Michael looks at Holly. Tim has reached out and squeezed her hand. Something deeper and more complicated than anger shoots through Michael at the sight of Tim's hand on hers. Holly sees Michael's reaction to Tim clutching her, and slowly moves her hand away from him. She looks back to Max, trying to pretend that she didn't see the hurt on Michael's face. But she won't forget it. It hurts her more than she expected to know that he's hurt.

And Michael can't pretend that his jealous reaction didn't scare him. He can't say that he's never known jealousy, but never like that. It's another emotion, of many emotions, that Holly has opened up in him, but not one he particularly enjoyed discovering.

"It is an interesting thought experiment, though," Max says. "What if a room like that really existed? What would it give you?"

"I'd like to believe that most people are good enough, and strong enough in character, that their deepest wishes wouldn't be so base or selfish," Eric says.

"I'd like to think that too, brother. But I don't."

"I don't see any reason to presume that people are so predictably superficial. That seems too simplistic, too cynical."

"Maybe so. But life teaches us hard lessons," Max says.

"I agree," Tim says. "I think people would hope to show their best selves with their wish. But our true selves aren't always our best selves, even if we hope they are. There's always going to be a divide between our idealistic self and our realistic self, our public self and our private self."

"Yeah, and I don't remember who said it exactly. It may've been Kerouac, but someone wrote that writers should strive to give voice to their unspeakable visions," Max says. "Maybe this idea applies to everyone, and we all have these unspeakable visions that we bury within ourselves."

"But you're operating on the presumption that these unspeakable visions are something that we feel shame about," Eric says.

"That's why their unspeakable."

"Why conclude that? Maybe we just can't articulate them yet? Unspeakable doesn't necessarily mean shameful."

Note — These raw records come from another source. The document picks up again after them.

**src/rtl/bus_err_drain_arb.sv**
```systemverilog
// bus_err_drain_arb
// Round-robin drain controller for several bus error units. It pops one error
// record at a time from the unit FIFOs, tags it with the source index and
// presents it on a single valid/ready report stream. It also keeps a saturating
// counter per unit of how often that unit's FIFO became full.
module bus_err_drain_arb #(
  parameter int unsigned NumUnits      = 32'd4,
  parameter int unsigned AddrWidth     = 32'd48,
  parameter int unsigned MetaDataWidth = 32'd1,
  parameter int unsigned ErrBits       = 32'd3,
  parameter int unsigned CntWidth      = 32'd8,
  localparam int unsigned IdxWidth     = (NumUnits > 32'd1) ? $clog2(NumUnits) : 32'd1
) (
  input  logic                               clk_i,
  input  logic                               rst_ni,
  input  logic                               enable_i,
  input  logic [NumUnits-1:0]                src_mask_i,
  input  logic [NumUnits-1:0]                unit_err_irq_i,
  input  logic [NumUnits*ErrBits-1:0]        unit_err_code_i,
  input  logic [NumUnits*AddrWidth-1:0]      unit_err_addr_i,
  input  logic [NumUnits*MetaDataWidth-1:0]  unit_err_meta_i,
  input  logic [NumUnits-1:0]                unit_ovf_i,
  output logic [NumUnits-1:0]                unit_pop_o,
  output logic                               rpt_valid_o,
  input  logic                               rpt_ready_i,
  output logic [IdxWidth-1:0]                rpt_src_o,
  output logic [ErrBits-1:0]                 rpt_code_o,
  output logic [AddrWidth-1:0]               rpt_addr_o,
  output logic [MetaDataWidth-1:0]           rpt_meta_o,
  output logic                               rpt_ovf_o,
  output logic                               irq_o,
  output logic [NumUnits*CntWidth-1:0]       ovf_cnt_o,
  input  logic                               ovf_cnt_clr_i
);

  typedef enum logic [0:0] {
    StIdle = 1'b0,
    StPend = 1'b1
  } state_e;

  localparam logic [CntWidth-1:0] CntMax = {CntWidth{1'b1}};

  // Registered state
  state_e                             state_r;
  logic [IdxWidth-1:0]                rr_ptr_r;
  logic                               rpt_valid_r;
  logic [IdxWidth-1:0]                rpt_src_r;
  logic [ErrBits-1:0]                 rpt_code_r;
  logic [AddrWidth-1:0]               rpt_addr_r;
  logic [MetaDataWidth-1:0]           rpt_meta_r;
  logic                               rpt_ovf_r;
  logic [NumUnits-1:0]                ovf_prev_r;
  logic [NumUnits-1:0][CntWidth-1:0]  ovf_cnt_r;

  // Combinational selection signals
  logic [NumUnits-1:0]                eligible_s;
  logic [NumUnits-1:0]                at_or_after_s;
  logic [NumUnits-1:0]                elig_hi_s;
  logic [NumUnits-1:0]                pick_s;
  logic [NumUnits-1:0]                sel_oh_s;
  logic [IdxWidth-1:0]                sel_idx_s;
  logic [IdxWidth-1:0]                ptr_next_s;
  logic [ErrBits-1:0]                 head_code_s;
  logic [AddrWidth-1:0]               head_addr_s;
  logic [MetaDataWidth-1:0]           head_meta_s;
  logic                               head_ovf_s;
  logic                               capture_s;
  logic [NumUnits-1:0]                ovf_rise_s;

  assign eligible_s = unit_err_irq_i & ~src_mask_i;
  assign ovf_rise_s = unit_ovf_i & ~ovf_prev_r;

  // Round-robin pick: lowest eligible unit at or after rr_ptr, else lowest eligible overall (wrap).
  always_comb begin
    at_or_after_s = {NumUnits{1'b0}};
    for (int i = 0; i < int'(NumUnits); i++) begin
      at_or_after_s[i] = (i >= int'(rr_ptr_r));
    end
    elig_hi_s = eligible_s & at_or_after_s;
    pick_s    = (|elig_hi_s) ? elig_hi_s : eligible_s;
    // Isolate the lowest set bit of the candidate vector.
    sel_oh_s  = pick_s & (~pick_s + NumUnits'(1));
  end

  // One-hot to index conversion and AND-OR mux of the selected unit's head-of-FIFO fields.
  always_comb begin
    sel_idx_s   = {IdxWidth{1'b0}};
    head_code_s = {ErrBits{1'b0}};
    head_addr_s = {AddrWidth{1'b0}};
    head_meta_s = {MetaDataWidth{1'b0}};
    head_ovf_s  = 1'b0;
    for (int i = 0; i < int'(NumUnits); i++) begin
      sel_idx_s   = sel_idx_s   | ({IdxWidth{sel_oh_s[i]}} & IdxWidth'(i));
      head_code_s = head_code_s | ({ErrBits{sel_oh_s[i]}} & unit_err_code_i[i*ErrBits +: ErrBits]);
      head_addr_s = head_addr_s | ({AddrWidth{sel_oh_s[i]}} & unit_err_addr_i[i*AddrWidth +: AddrWidth]);
      head_meta_s = head_meta_s |
                    ({MetaDataWidth{sel_oh_s[i]}} & unit_err_meta_i[i*MetaDataWidth +: MetaDataWidth]);
      head_ovf_s  = head_ovf_s  | (sel_oh_s[i] & unit_ovf_i[i]);
    end
  end

  // The pointer moves to the unit just after the one served, so a unit is only
  // picked twice in a row when it is the sole eligible unit.
  assign ptr_next_s = (sel_idx_s == IdxWidth'(NumUnits - 32'd1)) ? {IdxWidth{1'b0}}
                                                                  : sel_idx_s + IdxWidth'(1);

  // A new record is taken when the report slot is free or being freed this cycle.
  // Qualifying with rst_ni keeps a unit from being popped while the controller is
  // held in reset, where the record would otherwise be discarded unseen.
  assign capture_s = rst_ni & enable_i & (|eligible_s) &
                     ((state_r == StIdle) | (rpt_valid_r & rpt_ready_i));

  assign unit_pop_o = {NumUnits{capture_s}} & sel_oh_s;

  // Report FSM: captures the selected head record and holds it until accepted.
  always_ff @(posedge clk_i or negedge rst_ni) begin
    if (!rst_ni) begin
      state_r     <= StIdle;
      rr_ptr_r    <= {IdxWidth{1'b0}};
      rpt_valid_r <= 1'b0;
      rpt_src_r   <= {IdxWidth{1'b0}};
      rpt_code_r  <= {ErrBits{1'b0}};
      rpt_addr_r  <= {AddrWidth{1'b0}};
      rpt_meta_r  <= {MetaDataWidth{1'b0}};
      rpt_ovf_r   <= 1'b0;
    end else if (capture_s) begin
      state_r     <= StPend;
      rr_ptr_r    <= ptr_next_s;
      rpt_valid_r <= 1'b1;
      rpt_src_r   <= sel_idx_s;
      rpt_code_r  <= head_code_s;
      rpt_addr_r  <= head_addr_s;
      rpt_meta_r  <= head_meta_s;
      rpt_ovf_r   <= head_ovf_s;
    end else begin
      case (state_r)
        StIdle: begin
          rpt_valid_r <= 1'b0;
        end
        StPend: begin
          if (rpt_ready_i) begin
            state_r     <= StIdle;
            rpt_valid_r <= 1'b0;
          end else begin
            rpt_valid_r <= 1'b1;
          end
        end
        default: begin
          state_r     <= StIdle;
          rpt_valid_r <= 1'b0;
        end
      endcase
    end
  end

  // Per-unit saturating counters of FIFO-full events (rising edges of unit_ovf_i).
  always_ff @(posedge clk_i or negedge rst_ni) begin
    if (!rst_ni) begin
      ovf_prev_r <= {NumUnits{1'b0}};
      ovf_cnt_r  <= {(NumUnits*CntWidth){1'b0}};
    end else begin
      ovf_prev_r <= unit_ovf_i;
      if (ovf_cnt_clr_i) begin
        ovf_cnt_r <= {(NumUnits*CntWidth){1'b0}};
      end else begin
        for (int i = 0; i < int'(NumUnits); i++) begin
          if (ovf_rise_s[i] && (ovf_cnt_r[i] != CntMax)) begin
            ovf_cnt_r[i] <= ovf_cnt_r[i] + CntWidth'(1);
          end else begin
            ovf_cnt_r[i] <= ovf_cnt_r[i];
          end
        end
      end
    end
  end

  assign rpt_valid_o = rpt_valid_r;
  assign rpt_src_o   = rpt_src_r;
  assign rpt_code_o  = rpt_code_r;
  assign rpt_addr_o  = rpt_addr_r;
  assign rpt_meta_o  = rpt_meta_r;
  assign rpt_ovf_o   = rpt_ovf_r;
  assign irq_o       = rpt_valid_r;
  assign ovf_cnt_o   = ovf_cnt_r;

endmodule
```
**config.mk**
```make
export PLATFORM = sky130hd
export DESIGN_NAME = bus_err_drain_arb
export DESIGN_NICKNAME = d
export VERILOG_FILES = /design/src/rtl/bus_err_drain_arb.sv
export SDC_FILE = /design/constraint.sdc
export NUM_CORES = 1
export LEC_CHECK = 0
export ABC_CLOCK_PERIOD_IN_PS = 1900
export CELL_PAD_IN_SITES_DETAIL_PLACEMENT = 1
export CELL_PAD_IN_SITES_GLOBAL_PLACEMENT = 1
export CORE_MARGIN = 5
export CORE_UTILIZATION = 25
export CTS_CLUSTER_DIAMETER = 100
export DETAILED_ROUTE_END_ITERATION = 8
export PLACE_DENSITY = 0.81
export SLEW_MARGIN = 40
export SYNTH_ARGS = -nofsm -noshare
export SYNTH_HDL_FRONTEND = slang
export SYNTH_SLANG_ARGS = --single-unit
```
**constraint.sdc**
```tcl
create_clock -name clk_i -period 1.9 [get_ports clk_i]
set_input_delay 0.285 -clock clk_i [delete_from_list [all_inputs] [get_ports clk_i]]
set_output_delay 0.285 -clock clk_i [all_outputs]
set_load 0.01 [all_outputs]
```
==> impl_metrics.tcl, run 1 <==
set metrics [dict create \
    final.min_clock_period_ns 1.916 \
    cts-buffers-inserted 9 \
    r2r_start "rr_ptr_r[0]" \
    die_area_sq_mm 0.02238 \
    worstSetupEndpointType "flop" \
    drc_errors 0 \
    ys_types 47 \
    cts.clk_slew.worst_paths_ns 0.07 \
    slowest_stage "a222oi_1" \
    setup_viol 2 \
    antenna_found_initial 3 \
    synth_cells 509 \
    required_ns 2.12 \
    post-route-period-util_pct 100.8 \
    ys_ff_latch 94 \
    initial_core_util_pct 25.20 \
    drtAntennaViolNets 0 \
    synth_area_leaders "dfrtp_1, a21oi_1, a222oi_1, nor2_1, xnor2_1" \
    wl_per_cell_um 21.76 \
    p_int_mw 4.880 \
    crit_chain "nor3b_4 > o2bb2ai_2 > a22o_4 > buf_12 > a222oi_1 > a21oi_1" \
    grt_max_degree 51 \
    hpwl_um 17160 \
    synth_nets 738 \
    hold_path.class "primary input to asynchronous set/reset pin" \
    insertion_delay_ns 0.35 \
    sw_frac_of_total_pct 31.14 \
    place_area_sq_mm 0.008459 \
    fin_setup_tns_ns -0.03011 \
    overflow 0 \
    synth_warnings 0 \
    p_switching_mw 2.207 \
    whs_ns 0.06919 \
    timing.slew.headroom_pct 54.85 \
    first_global_vias 6077 \
    final_core_util_pct 46.83 \
    fp.dieW_um 149.6 \
    place.gp.congestion 0.8351 \
    synth-edff-count 0 \
    drtPass1Iterations 8 \
    syn_area_sq_mm 0.004872 \
    yosysSeqAreaShare_pct 48.28 \
    p_per_area_mw_per_mm2 782.7 \
    max_freq_mhz 521.9 \
    vias 5694 \
    setup_ws_ns -0.01595 \
    maxCapViolCount 0 \
    drive_above_1_share_pct 10.45 \
    reg2reg_depth 6 \
    path_depth 6 \
    vdd_drop_max_mv 0.4320 \
    synthFlopType "dfrtp_1" \
    combPwrFrac_pct 37.2 \
    yosysTopAreaCell "dfrtp_1" \
    area_delta_synth_final_pct 85.85 \
    outcome "finished with violations" \
    startpoint_type "flop" \
    final_common_cell "clkdlybuf4s50_1" \
    die_y_um 149.6 \
    cts_tree "built" \
    critPathMaxStageDelay_ns 0.48 \
    clockBufferDepth 2 \
    io_buffers 317 \
    synth_top_area_share_pct 48.28 \
    nets 1067 \
    cts_hold_buf 0 \
    worst_pin_slew_ns 0.6772 \
    routed_wirelength_um 24160 \
    drt-initial-drc-count 325 \
    seqPwrFrac_pct 36.3 \
    cp_max_fo 49 \
    rsz0062_at_grt "true" \
    fin_skew_ns 0.01003 \
    clkPwrFrac_pct 26.6 \
    fp-row-count 51 \
    drv_slew 0 \
    cp_num_buf_inv 1 \
    avgSynthCellArea_sq_um 9.572 \
    async_flop_share_pct 100.0 \
    violations "negative setup slack" \
    h-tree-depth 3 \
    core_sq_mm 0.01933 \
    track_usage_pct 20.05 \
    fillers 2166 \
    io-pin-count 318 \
    cts_sinks 94 \
    worstPathArrival_ns 2.14 \
    hold_viol_final 0 \
    avgViaCountPerCell 5.130 \
    final_cell_mix "clkdlybuf4s50_1, a21oi_1, dfrtp_1, nor2_1, a222oi_1" \
    grt_pass1_wl_um 34710 \
    design_area_sq_mm 0.009055 \
    crit_type "flop to flop" \
    clock-root-buffer "clkbuf_16" \
    cp-startpoint "rr_ptr_r[0]" \
    crit_family "compound AO/OA/AOI/OAI gates" \
    leakage_nw 3.628 \
]
worst reg2reg max path, stage by stage (launching register included):
cell and delay (ns):
dfrtp_2 0.45, nor3b_4 0.22, o2bb2ai_2 0.08, a22o_4 0.24, buf_12 0.17, a222oi_1 0.51, a21oi_1 0.12
synthesized netlist by cell type, types with 3 or more instances:
master	number
xor2_1	10
a222oi_1	53
nor3_1	5
xnor2_1	17
nand4_1	4
and2_1	3
nor2_1	88
ha_1	4
nand2_1	19
a211oi_1	3
a21oi_1	109
nor2b_1	3
buf_6	5
mux2i_1	3
nand3_1	6
buf_2	19
inv_1	4
and3_1	8
nand2b_1	7
dfrtp_1	94
clkbuf_1	14
worst paths after layout:
kind | endpoint | slack [ns]
max in group asynchronous | ovf_cnt_o[20] | 0.69
worst min register to register | rpt_src_o[1] | 0.48
worst min-delay path | ovf_cnt_o[29] | 0.07
worst max-delay path | rpt_addr_o[32] | -0.02
min in group clk_i | ovf_prev_r[2] | 0.46
worst max register to register | rpt_addr_o[32] | -0.02
routing by layer:
metal	track usage [%]	vias to the layer above	share of wire, %
met5	0	-	0
met4	6.819	0	2.3
met3	7.874	34	9.7
met2	34.55	258	50
met1	22.67	2833	38
li1	-	2569	-
registers in the layout, summed over array words and instances (netlist names):
name        flops
rpt_meta_o      1
ovf_cnt_o      32
ovf_prev_r      4
rpt_ovf_o       1
rpt_code_o      3
rpt_addr_o     48
rr_ptr_r        2
irq_o           1
rpt_src_o       2
power by group through the flow:
stage	logic [mW]	registers (mW)	clock network [mW]
global placement	2.43	2.58	0
global route	2.82	2.62	2.04
finish	2.63	2.57	1.88
detailed placement	2.47	2.60	0
floorplan	0.739	2.73	0
CTS	2.52	2.58	1.95
cells by family after synthesis:
family | after synthesis | share of synthesized area [%]
simple gates | 153 | 14.33
buf+inv | 44 | 4.725
mux | 3 | 0.6164
compound gates | 184 | 26.17
fa+ha+maj | 4 | 1.027
xor+xnor | 27 | 4.853
flops | 94 | 48.28
repair_timing:
item | in CTS | in global routing
gates cloned | 0 | 3
buffers inserted | 5 | 5
gates resized for setup | 36 | 20
hold endpoints to repair | 0 | 0
endpoints found under the setup margin | 47 | 58
pin swaps | 11 | 40
per-stage QoR:
stage	power (mW)	cells	worst slack [ns]
after floorplan	3.465	509	0.1213
after global placement	5.006	1079	-0.4550
after detailed placement	5.070	1079	-0.5211
after CTS	7.042	1099	-0.06444
after global routing	7.482	1110	-0.1100
final	7.087	1110	-0.01595
cell type report:
| type | instances | area [sq um] | share of cell area (%) |
|---|---|---|---|
| repair buffers | 358 | 3602 | 39.78 |
| multi-input cells | 371 | 2446 | 27.01 |
| flip-flops and latches | 94 | 2355 | 26.01 |
| well taps | 265 | 331.6 | 3.662 |
| clock buffers | 10 | 239.0 | 2.639 |
| clock inverters | 5 | 58.81 | 0.6494 |
| inverters | 4 | 15.01 | 0.1658 |
| diodes | 3 | 7.507 | 0.08291 |
No activity file was read; power rests on OpenSTA's default activity.
==> run 2, diff against run 1 <==
- ABC_CLOCK_PERIOD_IN_PS: 1900 -> 1810
- clock period: 1.9 -> 1.81 ns (I/O delays scaled with it)
==> impl_metrics.tcl, run 2 (same netlist as run 1, synthesis figures left out) <==
set metrics [dict create \
    drive_above_1_share_pct 12.57 \
    clkPwrFrac_pct 25.9 \
    fin_skew_ns 0.007411 \
    drc_errors 0 \
    required_ns 2.03 \
    post-route-period-util_pct 108.5 \
    overflow 0 \
    clock-root-buffer "clkbuf_16" \
    crit_chain "nor3b_4 > o2bb2ai_2 > a22o_4 > buf_12 > buf_16 > a222oi_1 > a21oi_1" \
    initial_core_util_pct 25.20 \
    first_global_vias 6303 \
    track_usage_pct 21.38 \
    p_per_area_mw_per_mm2 807.9 \
    outcome "finished with violations" \
    antenna_found_initial 1 \
    whs_ns 0.04830 \
    slowest_stage "dfrtp_2" \
    p_int_mw 5.173 \
    sw_frac_of_total_pct 31.22 \
    routed_wirelength_um 25090 \
    avgViaCountPerCell 5.137 \
    crit_family "compound AO/OA/AOI/OAI gates" \
    cts_tree "built" \
    grt_max_degree 54 \
    max_freq_mhz 509.4 \
    fp.dieW_um 149.6 \
    setup_ws_ns -0.1530 \
    critPathMaxStageDelay_ns 0.45 \
    cts.clk_slew.worst_paths_ns 0.07 \
    rsz0062_at_grt "true" \
    combPwrFrac_pct 38.4 \
    vdd_drop_max_mv 0.4459 \
    hold_path.class "primary input to asynchronous set/reset pin" \
    worstPathArrival_ns 2.19 \
    seqPwrFrac_pct 35.7 \
    nets 1083 \
    area_delta_synth_final_pct 91.06 \
    h-tree-depth 3 \
    cp_num_buf_inv 2 \
    vias 5774 \
    place.gp.congestion 0.8333 \
    worstSetupEndpointType "flop" \
    hold_viol_final 0 \
    maxCapViolCount 0 \
    insertion_delay_ns 0.34 \
    io_buffers 317 \
    die_y_um 149.6 \
    fin_setup_tns_ns -4.242 \
    fp-row-count 51 \
    wl_per_cell_um 22.32 \
    regArea_sq_mm 0.002355 \
    cp_max_fo 7 \
    final_cell_mix "clkdlybuf4s50_1, a21oi_1, dfrtp_1, nor2_1, a222oi_1" \
    drt-initial-drc-count 348 \
    worst_pin_slew_ns 0.6781 \
    drtPass1Iterations 8 \
    clockBufferDepth 2 \
    cts-buffers-inserted 9 \
    timing.slew.headroom_pct 54.80 \
    die_area_sq_mm 0.02238 \
    crit_type "flop to flop" \
    fillers 2162 \
    setup_viol 57 \
    largest_reg_flops 48 \
    cts_sinks 94 \
    core_sq_mm 0.01933 \
    leakage_nw 3.721 \
    violations "negative setup slack" \
    io-pin-count 318 \
    p_switching_mw 2.348 \
    startpoint_type "flop" \
    final.min_clock_period_ns 1.963 \
    multiInputGateArea_sq_mm 0.002460 \
    antenna_cells 0 \
    final_common_cell "clkdlybuf4s50_1" \
    grt_pass1_wl_um 36520 \
    drtAntennaViolNets 0 \
    hpwl_um 16980 \
    drv_slew 0 \
]
## run 2: changes by cell type in the layout (fill, tap and decap cells not counted), moves of 2 or more
cell,change
buf_6,+5
nand2b_1,+3
dlygate4sd2_1,+3
buf_2,-2
nand2b_4,-3
buf_16,+5
o21ai_1,-2
buf_4,+7
dlymetal6s2s_1,-3
o21ai_2,+2
diode_2,-3
## run 2: timing repair
item | 4_1_cts | 5_1_grt
pin swaps | 75 | 35
endpoints found under the setup margin | 61 | 72
hold buffers | 0 | 0
gates cloned | 7 | 1
buffers inserted | 9 | 3
gates resized for setup | 50 | 21
## run 2: power by group through the flow
| stage | logic (mW) | registers, mW | clock network (mW) |
|---|---|---|---|
| after floorplan | 0.775 | 2.86 | 0 |
| after global placement | 2.53 | 2.71 | 0 |
| after detailed placement | 2.58 | 2.72 | 0 |
| after CTS | 2.85 | 2.69 | 2.03 |
| after global routing | 3.09 | 2.73 | 2.09 |
| final | 2.89 | 2.69 | 1.95 |
## run 2: final timing paths
kind	from	endpoint	slack (ns)	cells after the start
worst max-delay path	rr_ptr_r[0]	rpt_addr_o[0]	-0.15	7
max in group asynchronous	rst_ni	rpt_addr_o[18]	0.64	3
worst min-delay path	rst_ni	ovf_cnt_o[24]	0.05	2
min in group clk_i	unit_ovf_i[0]	ovf_prev_r[0]	0.44	1
worst min register to register	rpt_src_o[1]	rpt_src_o[1]	0.49	2
worst max register to register	rr_ptr_r[0]	rpt_addr_o[0]	-0.15	7
## run 2: worst reg2reg max path, delay by kind of cell (launching register included)
| family | cells | cell delay, ns |
|---|---|---|
| AO/OA/AOI/OAI | 4 | 0.86 |
| flip-flops | 1 | 0.45 |
| AND/OR/NAND/NOR | 1 | 0.22 |
| buffers and inverters | 2 | 0.32 |
## run 2: layer usage
| metal | global-route usage, % | share of wire, % | up-vias |
|---|---|---|---|
| met5 | 0 | 0.044 | - |
| met4 | 6.041 | 2.3 | 2 |
| met3 | 8.147 | 9.6 | 39 |
| met2 | 37.56 | 51 | 275 |
| met1 | 24.25 | 38 | 2849 |
| li1 | - | - | 2609 |
## run 2: area by class of cell
type | instances | share of cell area, %
clock inverter | 6 | 0.7392
sequential | 94 | 25.30
tap | 265 | 3.562
inverter | 4 | 0.1613
timing repair buffer | 374 | 41.36
multi-input combinational | 371 | 26.42
clock buffer | 10 | 2.460
## run 2: stage by stage
stage                     utilization [%]  setup slack [ns]  cells  total power [mW]  instance area [sq um]
after floorplan                         -           0.04476    509             3.638                   4872
after global placement              44.14           -0.4822   1089             5.243                   8534
after detailed placement            44.14           -0.5940   1089             5.299                   8534
after CTS                           47.55           -0.1788   1121             7.567                   9194
after global routing                48.15           -0.2567   1124             7.922                   9309
final                               48.15           -0.1530   1124             7.521                   9309
===== config.mk =====
export PLATFORM = sky130hd
export DESIGN_NAME = stereo_panner
export DESIGN_NICKNAME = d
export VERILOG_FILES = /design/src/rtl/pan_pkg.sv /design/src/rtl/pan_slew.sv /design/src/rtl/stereo_panner.sv
export SDC_FILE = /design/constraint.sdc
export NUM_CORES = 1
export LEC_CHECK = 0
export BUFFER_PORTS_ARGS = -buffer_cell sky130_fd_sc_hd__buf_2
export CAP_MARGIN = 20
export CORE_AREA = 2 2 176 178
export DETAILED_ROUTE_END_ITERATION = 7
export DIE_AREA = 0 0 178 180
export HOLD_SLACK_MARGIN = 0.1
export PLACE_DENSITY = 0.65
export SYNTH_ARGS = -nofsm -noshare
export SYNTH_HDL_FRONTEND = slang
export SYNTH_SLANG_ARGS = --single-unit

===== constraint.sdc =====
create_clock -name CLOCK_50 -period 10.6 [get_ports CLOCK_50]
set_clock_uncertainty 0.1 [all_clocks]
set_input_delay 1.59 -clock CLOCK_50 [delete_from_list [all_inputs] [get_ports CLOCK_50]]
set_output_delay 1.59 -clock CLOCK_50 [all_outputs]
set_load 0.02 [all_outputs]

"And isn't it also about context," Annie says. "It's not that the things we feel, or can't articulate, are selfish or dangerous or shameful, but that maybe they might simply be thoughts we keep to ourselves because they would do no good to share, might only be hurtful to those we share them with."

"Still, saying something could be hurtful presumes negativity," Eric says.

"But not objectively negative," Annie says. "Only in the context of a particular subject."

"So you're talking about keeping secrets?" Eric asks Annie.

"I suppose."

"But aren't secrets just an acceptable way of being dishonest about how you present yourself to the world?" Eric asks.

"How is that?" Annie asks. "Dishonesty through omission? Just because you keep your thoughts or feelings private, doesn't make them any less real. Someone, at least, even if only yourself, knows the truth, and no one is being lied to necessarily."